1. Introduction – Overview of the use of primates in research and testing in the EU
The SCHER opinion states:
3.1.The areas of research (fundamental, translational and applied) and testing of products and devices in which non-human primates are used today
3.1.1.Overview on the use of NHPs in research and testing
Toxicity testing of pharmaceuticals in NHPs, under certain circumstances, represents an important part of the safety assessment of new low and high molecular weight pharmaceutical compounds and the use of NHPs in neurosciences and infectious disease research has generation important new insights into brain function and prevention of infectious diseases in humans. More than 100,000 non-human primates (NHPs) are used annually (Hau and Schapiro, 2006; Pieters, 2007) for biomedical research worldwide, with the USA, Japan and Europe as the main users. In 2005, the use of NHPs in the EU was 10,451 animals, representing 0.09% of the total (primate and non-primate) number of animals used (EC, 2007). Both the percentage and the absolute numbers have not substantially changed since 1999 (European Commission, 1999, 2003, 2005).

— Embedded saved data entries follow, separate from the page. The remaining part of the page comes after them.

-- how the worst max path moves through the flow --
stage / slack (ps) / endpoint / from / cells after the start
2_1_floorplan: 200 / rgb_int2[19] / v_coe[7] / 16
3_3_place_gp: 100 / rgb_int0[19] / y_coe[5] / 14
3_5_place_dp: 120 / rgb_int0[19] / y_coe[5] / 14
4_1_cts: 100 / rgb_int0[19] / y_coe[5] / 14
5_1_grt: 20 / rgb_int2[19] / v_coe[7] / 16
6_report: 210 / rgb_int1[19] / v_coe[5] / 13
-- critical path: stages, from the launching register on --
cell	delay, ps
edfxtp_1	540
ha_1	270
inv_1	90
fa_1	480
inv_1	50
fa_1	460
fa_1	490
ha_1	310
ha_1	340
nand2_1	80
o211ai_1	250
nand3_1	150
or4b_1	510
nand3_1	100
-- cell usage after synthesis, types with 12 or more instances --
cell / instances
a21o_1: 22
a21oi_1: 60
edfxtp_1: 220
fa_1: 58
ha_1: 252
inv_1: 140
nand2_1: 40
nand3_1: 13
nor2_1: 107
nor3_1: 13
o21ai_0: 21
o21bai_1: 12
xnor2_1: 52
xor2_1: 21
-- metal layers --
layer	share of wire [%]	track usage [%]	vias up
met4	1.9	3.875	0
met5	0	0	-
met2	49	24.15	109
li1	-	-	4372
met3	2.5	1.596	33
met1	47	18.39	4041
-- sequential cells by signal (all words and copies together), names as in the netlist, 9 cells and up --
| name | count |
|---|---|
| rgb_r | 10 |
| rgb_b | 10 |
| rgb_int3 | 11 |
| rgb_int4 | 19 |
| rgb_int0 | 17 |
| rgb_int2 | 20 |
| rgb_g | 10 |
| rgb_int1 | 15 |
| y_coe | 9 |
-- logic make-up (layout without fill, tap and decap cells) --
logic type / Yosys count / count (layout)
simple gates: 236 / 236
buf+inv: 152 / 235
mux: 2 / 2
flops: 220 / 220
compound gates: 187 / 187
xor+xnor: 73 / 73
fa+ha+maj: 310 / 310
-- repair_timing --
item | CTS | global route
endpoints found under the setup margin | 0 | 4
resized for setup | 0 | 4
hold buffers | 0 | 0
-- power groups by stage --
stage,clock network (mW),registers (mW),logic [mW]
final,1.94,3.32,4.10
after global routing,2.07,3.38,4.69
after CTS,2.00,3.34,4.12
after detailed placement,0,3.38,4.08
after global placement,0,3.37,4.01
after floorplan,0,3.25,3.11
From an optimization exercise on the open Yosys and OpenROAD flow, aimed at small area; shortcuts taken in it are not production practice. Function was checked by simulation only, so behaviour that the tests miss may differ from the original.

==> v26 <==
Design ibis_texture_mapper, start of the top module:
module ibis_texture_mapper
#(parameter TILE_SIZE_POW2_MAX = 9,
  parameter WIDTH = 11)
 (input wire logic aclk,
  input wire logic aresetn,
  input wire logic enable,
  input wire logic unsigned [6:0] write_registers,
  input wire logic unsigned [WIDTH - 1:0] x,
  input wire logic unsigned [WIDTH - 1:0] y,
  input wire logic unsigned [2:0] texture_power2,
  input wire logic signed [17:0] texture_matrixA,
  input wire logic signed [17:0] texture_matrixB,
  input wire logic signed [17:0] texture_matrixC,
  input wire logic signed [17:0] texture_matrixD,
  input wire logic signed [17:0] texture_translateX,
  input wire logic signed [17:0] texture_translateY,
  output logic unsigned [(TILE_SIZE_POW2_MAX * 2) - 1:0] map_address,
  output logic stencil_test,
  output logic stencil_step,
  output logic ready);
==> module ibis_texture_mapper, before the edit <==
module ibis_texture_mapper
#(parameter TILE_SIZE_POW2_MAX = 9,
  parameter WIDTH = 11)
 (input wire logic aclk,
  input wire logic aresetn,
  input wire logic enable,
  input wire logic unsigned [6:0] write_registers,
  input wire logic unsigned [WIDTH - 1:0] x,
  input wire logic unsigned [WIDTH - 1:0] y,
  input wire logic unsigned [2:0] texture_power2,
  input wire logic signed [17:0] texture_matrixA,
  input wire logic signed [17:0] texture_matrixB,
  input wire logic signed [17:0] texture_matrixC,
  input wire logic signed [17:0] texture_matrixD,
  input wire logic signed [17:0] texture_translateX,
  input wire logic signed [17:0] texture_translateY,
  output logic unsigned [(TILE_SIZE_POW2_MAX * 2) - 1:0] map_address,
  output logic stencil_test,
  output logic stencil_step,
  output logic ready);
  logic [4:0] r_js;
  always_ff @(posedge aclk) begin
    if(!aresetn) r_js <= 5'b00000;
    else if(enable) r_js <= {r_js[3:0], ~r_js[4]};
  end
  wire ph0 = ~r_js[4] & ~r_js[0];
  wire ph1 =  r_js[0] & ~r_js[1];
  wire ph2 =  r_js[1] & ~r_js[2];
  wire ph3 =  r_js[2] & ~r_js[3];
  wire ph4 =  r_js[3] & ~r_js[4];
  wire ph5 =  r_js[4] &  r_js[0];
  wire ph6 = ~r_js[0] &  r_js[1];
  wire ph7 = ~r_js[1] &  r_js[2];
  wire ph8 = ~r_js[2] &  r_js[3];
  wire ph9 = ~r_js[3] &  r_js[4];
  logic [2:0] r_tp;  
  logic signed [17:0] r_A, r_B, r_C, r_D, r_Tx, r_Ty;
  logic [5:0] r_w;
  wire wr = enable & ph0;
  always_ff @(posedge aclk) begin
    if(!aresetn) begin
      r_tp <= 3'd4;
      r_w <= 6'b0;
    end else begin
      if(wr & write_registers[6]) r_tp <= texture_power2;
      if(wr) r_w <= r_w | write_registers[5:0];
    end
  end
  always_ff @(posedge aclk) begin
    if(wr & write_registers[4]) r_Tx <= texture_translateX;
    if(wr & write_registers[5]) r_Ty <= texture_translateY;
    if(wr & write_registers[0]) r_A <= texture_matrixA;
    if(wr & write_registers[1]) r_B <= texture_matrixB;
    if(wr & write_registers[2]) r_C <= texture_matrixC;
    if(wr & write_registers[3]) r_D <= texture_matrixD;
  end
  logic [9:0] r_xh, r_yh;
  wire [9:0] xh_n, yh_n;
  wire [17:0] tx = r_Tx & {18{r_w[4]}};
  wire [17:0] ty = r_Ty & {18{r_w[5]}};
  ibis_tm_rca #(10) u_xh(.a({1'b0, x[8:0]}), .b(~tx[17:8]), .ci(~|tx[7:0]), .s(xh_n));
  ibis_tm_rca #(10) u_yh(.a({1'b0, y[8:0]}), .b(~ty[17:8]), .ci(~|ty[7:0]), .s(yh_n));
  always_ff @(posedge aclk) begin
    if(enable & ph1) r_xh <= xh_n;
    if(enable & ph3) r_yh <= yh_n;
  end
  wire useY = ph2 | ph4 | ph6 | ph8;
  wire hi   = ph3 | ph4 | ph7 | ph8;
  wire start = ph1 | ph5;
  wire [7:0] tlo = useY ? ty[7:0] : tx[7:0];
  wire [8:0] lo_c;
  wire [7:0] lo;  
  assign lo_c[0] = 1'b1;
  for(genvar i = 0; i < 8; i++) begin: g_neg
    assign lo[i] = ~tlo[i] ^ lo_c[i];
    assign lo_c[i + 1] = ~tlo[i] & lo_c[i];
  end
  wire [9:0] hv = useY ? r_yh : r_xh;
  wire [9:0] dig = hi ? hv : {2'b00, lo};
  wire selA = enable & (ph1 | ph3);
  wire selB = enable & (ph2 | ph4);
  wire selC = enable & (ph5 | ph7);
  wire selD = enable & (ph6 | ph8);
  wire [17:0] msel = ({18{selA & r_w[0]}} & r_A) | ({18{selB & r_w[1]}} & r_B)
                   | ({18{selC & r_w[2]}} & r_C) | ({18{selD & r_w[3]}} & r_D)
                   | {9'b0, (selA & ~r_w[0]) | (selD & ~r_w[3]), 8'b0};
  logic signed [27:0] r_S;
  logic signed [27:0] acc_in;
  always_comb begin
    if(enable & start) acc_in = 28'sd1 << (17 + r_tp);
    else if(enable & (ph3 | ph7)) acc_in = r_S >>> 8;
    else acc_in = r_S;
  end
  wire [27:0] sum;
  ibis_tm_mac u_mac(.m(msel), .d(dig), .acc(acc_in), .sum(sum));
  always_ff @(posedge aclk) begin
    r_S <= sum;
  end
  function automatic logic zero_hi(input logic [27:0] h, input logic [2:0] tp);
    logic [7:0] m;
    m = 8'hff << tp;  
    zero_hi = ~|h[27:18] & ~|(h[17:10] & m);
  endfunction
  logic [8:0] r_uk;  
  logic r_zu;        
  always_ff @(posedge aclk) begin
    if(enable & ph4) begin
      r_uk <= sum[16:8];
      r_zu <= zero_hi(sum, r_tp);
    end
  end
  logic r_sx, r_sy, r_tx, r_ty;
  always_ff @(posedge aclk) begin
    if(!aresetn) begin
      r_sx <= 1'b0;
      r_sy <= 1'b0;
    end else begin
      if(enable & ph6) r_sx <= r_zu;
      if(enable & ph8) r_sy <= zero_hi(sum, r_tp);
    end
  end
  always_ff @(posedge aclk) begin
    if(enable & ph8) begin
      r_tx <= ~r_uk[r_tp];
      r_ty <= ~sum[8 + r_tp];
    end
  end
  logic [17:0] r_addr;
  wire [17:0] addr_n;
  wire [8:0] amask = ~(9'h1fc << r_tp);
  wire [17:0] av = {9'b0, r_S[16:8] & amask} << 2;
  wire [17:0] av1 = r_tp[0] ? {av[16:0], 1'b0} : av;
  wire [17:0] av2 = r_tp[1] ? {av1[15:0], 2'b0} : av1;
  wire [17:0] av3 = r_tp[2] ? {av2[13:0], 4'b0} : av2;
  assign addr_n = av3 | {9'b0, r_uk & amask};
  always_ff @(posedge aclk) begin
    if(enable & ph9) r_addr <= addr_n;
  end
  assign map_address = r_addr;
  assign ready = ph9;
  assign stencil_test = r_sx & r_sy;
  assign stencil_step = r_tx & r_ty;
endmodule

Nearly 100% of New World (NW) primates (e.g. marmosets) used for experimentation are captive bred and have been for sometime, in some cases are at F 4/5 generation. However, for Old World (OW) primates, the figure is around 95% and most of these are F1s (i.e. the offspring between wild-caught captive F0; F2 are offspring of F1 x F1 - long term captive but both F1 and F2 can be considered to be ‘purpose bred’) * [*There is no definition of which generation (F1 or F2) is to be considered as ‘purpose bred’ in either Directive 86/609/EEC or in the EFSA report 2005, and much confusion has arisen because of this. Both F1 and F2 are not born or raised in the wild, but F1s have wild caught parents.]. The majority of these animals are not bred in the EU, but in China, Indonesia, Vietnam, Cambodia, the Philippines, and Mauritius. It is still common practice in some breeding establishments to replace breeding stock with wild-caught animals to avoid in-breeding, and one way to reduce this dependence on wild caught animals is to use the F1 generation for future breeding stock and not for research. Alternatively, to avoid inbreeding, breeding establishments could first consider an exchange of F0 males in a similar way to zoos. Regardless, it is likely to take a considerable time before sufficient F2 generation animals are available to meet research needs (EFSA 2005; FELASA, 2006).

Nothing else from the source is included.